Identify and pull out each line of the entries in which "Repair" occurs.

[DATA SHOWN]

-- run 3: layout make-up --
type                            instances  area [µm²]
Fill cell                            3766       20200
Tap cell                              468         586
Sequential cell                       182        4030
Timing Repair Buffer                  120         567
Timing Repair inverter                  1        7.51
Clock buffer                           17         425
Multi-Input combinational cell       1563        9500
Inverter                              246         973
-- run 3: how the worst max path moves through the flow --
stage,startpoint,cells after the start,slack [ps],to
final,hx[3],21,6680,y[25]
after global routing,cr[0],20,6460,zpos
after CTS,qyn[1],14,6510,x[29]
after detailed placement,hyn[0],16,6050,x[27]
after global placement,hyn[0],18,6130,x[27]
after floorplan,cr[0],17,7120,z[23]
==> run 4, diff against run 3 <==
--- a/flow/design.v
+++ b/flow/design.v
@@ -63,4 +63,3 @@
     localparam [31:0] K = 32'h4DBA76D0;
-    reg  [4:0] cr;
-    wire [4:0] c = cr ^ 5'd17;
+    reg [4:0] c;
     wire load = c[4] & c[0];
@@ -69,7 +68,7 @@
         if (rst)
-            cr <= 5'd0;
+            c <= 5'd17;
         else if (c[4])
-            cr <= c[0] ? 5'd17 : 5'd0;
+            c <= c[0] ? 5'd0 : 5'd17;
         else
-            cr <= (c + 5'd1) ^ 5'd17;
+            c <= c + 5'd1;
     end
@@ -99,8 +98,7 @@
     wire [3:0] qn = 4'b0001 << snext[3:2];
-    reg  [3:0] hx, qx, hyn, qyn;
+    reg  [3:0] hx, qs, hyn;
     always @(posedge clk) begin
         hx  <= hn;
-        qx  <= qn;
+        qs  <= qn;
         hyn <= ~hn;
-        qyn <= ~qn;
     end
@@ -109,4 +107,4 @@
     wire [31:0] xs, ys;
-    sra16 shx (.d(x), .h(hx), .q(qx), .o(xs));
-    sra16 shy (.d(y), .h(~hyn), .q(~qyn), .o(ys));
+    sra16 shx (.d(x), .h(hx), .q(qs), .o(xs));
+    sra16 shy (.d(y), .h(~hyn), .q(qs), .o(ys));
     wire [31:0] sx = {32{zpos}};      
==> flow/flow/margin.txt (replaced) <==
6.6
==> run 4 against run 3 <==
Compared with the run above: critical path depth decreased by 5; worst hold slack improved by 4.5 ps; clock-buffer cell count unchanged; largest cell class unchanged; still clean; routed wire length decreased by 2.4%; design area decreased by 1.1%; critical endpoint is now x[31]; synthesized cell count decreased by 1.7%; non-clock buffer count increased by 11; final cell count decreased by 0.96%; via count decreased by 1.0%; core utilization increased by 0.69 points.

[/DATA SHOWN]

### ANSWER TO THE EXERCISE:
Timing Repair Buffer                  120         567
Timing Repair inverter                  1        7.51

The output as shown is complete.